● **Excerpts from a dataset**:
• • • • • • •

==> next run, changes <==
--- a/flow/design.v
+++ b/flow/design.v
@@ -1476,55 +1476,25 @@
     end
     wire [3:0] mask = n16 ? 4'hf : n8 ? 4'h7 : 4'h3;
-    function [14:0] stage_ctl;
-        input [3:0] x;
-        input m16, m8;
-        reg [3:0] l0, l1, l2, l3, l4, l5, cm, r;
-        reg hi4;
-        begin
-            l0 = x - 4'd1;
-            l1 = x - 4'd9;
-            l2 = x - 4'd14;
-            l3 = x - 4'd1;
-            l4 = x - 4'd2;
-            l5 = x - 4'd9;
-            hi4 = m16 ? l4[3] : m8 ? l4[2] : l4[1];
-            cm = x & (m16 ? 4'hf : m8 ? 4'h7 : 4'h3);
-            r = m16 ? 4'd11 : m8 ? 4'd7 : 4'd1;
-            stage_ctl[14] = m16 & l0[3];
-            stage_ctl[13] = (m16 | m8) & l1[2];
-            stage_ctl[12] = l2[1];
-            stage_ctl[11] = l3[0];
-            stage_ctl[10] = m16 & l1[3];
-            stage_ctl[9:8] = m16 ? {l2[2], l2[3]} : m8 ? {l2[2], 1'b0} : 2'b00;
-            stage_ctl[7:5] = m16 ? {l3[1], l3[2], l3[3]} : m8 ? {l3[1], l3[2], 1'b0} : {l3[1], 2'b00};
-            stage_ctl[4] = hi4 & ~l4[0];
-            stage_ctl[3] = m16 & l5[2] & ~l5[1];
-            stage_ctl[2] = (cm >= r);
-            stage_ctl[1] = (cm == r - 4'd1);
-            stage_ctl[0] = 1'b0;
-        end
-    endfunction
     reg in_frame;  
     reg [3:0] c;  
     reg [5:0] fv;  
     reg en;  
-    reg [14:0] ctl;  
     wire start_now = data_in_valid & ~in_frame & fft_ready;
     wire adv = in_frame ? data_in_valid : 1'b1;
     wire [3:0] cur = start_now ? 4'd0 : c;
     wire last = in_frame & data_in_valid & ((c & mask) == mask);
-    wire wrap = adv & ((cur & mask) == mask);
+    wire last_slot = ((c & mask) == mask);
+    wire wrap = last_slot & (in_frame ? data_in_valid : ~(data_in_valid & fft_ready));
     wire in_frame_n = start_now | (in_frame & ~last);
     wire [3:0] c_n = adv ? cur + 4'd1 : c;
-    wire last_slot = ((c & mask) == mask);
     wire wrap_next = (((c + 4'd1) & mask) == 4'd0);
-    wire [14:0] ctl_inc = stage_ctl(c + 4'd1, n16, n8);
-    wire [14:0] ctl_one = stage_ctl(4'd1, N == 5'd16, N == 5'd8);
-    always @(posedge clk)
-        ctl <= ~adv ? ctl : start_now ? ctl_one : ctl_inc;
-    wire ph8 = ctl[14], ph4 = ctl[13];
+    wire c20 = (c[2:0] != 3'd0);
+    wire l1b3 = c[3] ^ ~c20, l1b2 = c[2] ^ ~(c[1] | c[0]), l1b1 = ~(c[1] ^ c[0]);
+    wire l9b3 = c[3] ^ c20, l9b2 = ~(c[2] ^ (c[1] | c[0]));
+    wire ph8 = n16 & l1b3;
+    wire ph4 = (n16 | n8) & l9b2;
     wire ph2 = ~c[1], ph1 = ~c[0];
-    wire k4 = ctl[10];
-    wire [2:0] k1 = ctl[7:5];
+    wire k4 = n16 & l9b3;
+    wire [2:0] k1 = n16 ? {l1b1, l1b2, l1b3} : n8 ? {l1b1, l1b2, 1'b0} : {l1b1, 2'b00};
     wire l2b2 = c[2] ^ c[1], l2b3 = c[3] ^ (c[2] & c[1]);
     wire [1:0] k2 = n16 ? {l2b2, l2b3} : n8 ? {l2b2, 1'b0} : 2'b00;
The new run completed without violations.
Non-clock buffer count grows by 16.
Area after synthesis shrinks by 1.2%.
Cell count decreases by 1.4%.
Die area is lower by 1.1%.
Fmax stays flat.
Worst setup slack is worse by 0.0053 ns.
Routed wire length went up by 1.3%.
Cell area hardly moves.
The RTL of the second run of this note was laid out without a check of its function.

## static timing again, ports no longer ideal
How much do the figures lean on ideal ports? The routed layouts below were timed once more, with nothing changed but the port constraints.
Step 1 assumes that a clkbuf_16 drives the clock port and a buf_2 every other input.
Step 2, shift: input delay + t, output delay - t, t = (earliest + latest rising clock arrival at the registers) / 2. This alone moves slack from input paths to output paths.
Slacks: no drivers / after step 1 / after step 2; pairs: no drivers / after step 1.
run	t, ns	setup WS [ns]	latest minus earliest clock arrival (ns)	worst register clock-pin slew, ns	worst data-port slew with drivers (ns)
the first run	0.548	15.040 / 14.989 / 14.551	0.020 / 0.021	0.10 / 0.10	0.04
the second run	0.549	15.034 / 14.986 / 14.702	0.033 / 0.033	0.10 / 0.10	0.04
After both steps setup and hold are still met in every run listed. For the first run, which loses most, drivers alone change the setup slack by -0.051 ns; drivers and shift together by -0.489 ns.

• • • • • • •

● **Directions**: Repeat exactly the lines above from the one with "input m16, m8;" up to and including the one with "l4 = x - 4'd2;". No other line belongs in the reply.

● **Solution to the exercise**:
-        input m16, m8;
-        reg [3:0] l0, l1, l2, l3, l4, l5, cm, r;
-        reg hi4;
-        begin
-            l0 = x - 4'd1;
-            l1 = x - 4'd9;
-            l2 = x - 4'd14;
-            l3 = x - 4'd1;
-            l4 = x - 4'd2;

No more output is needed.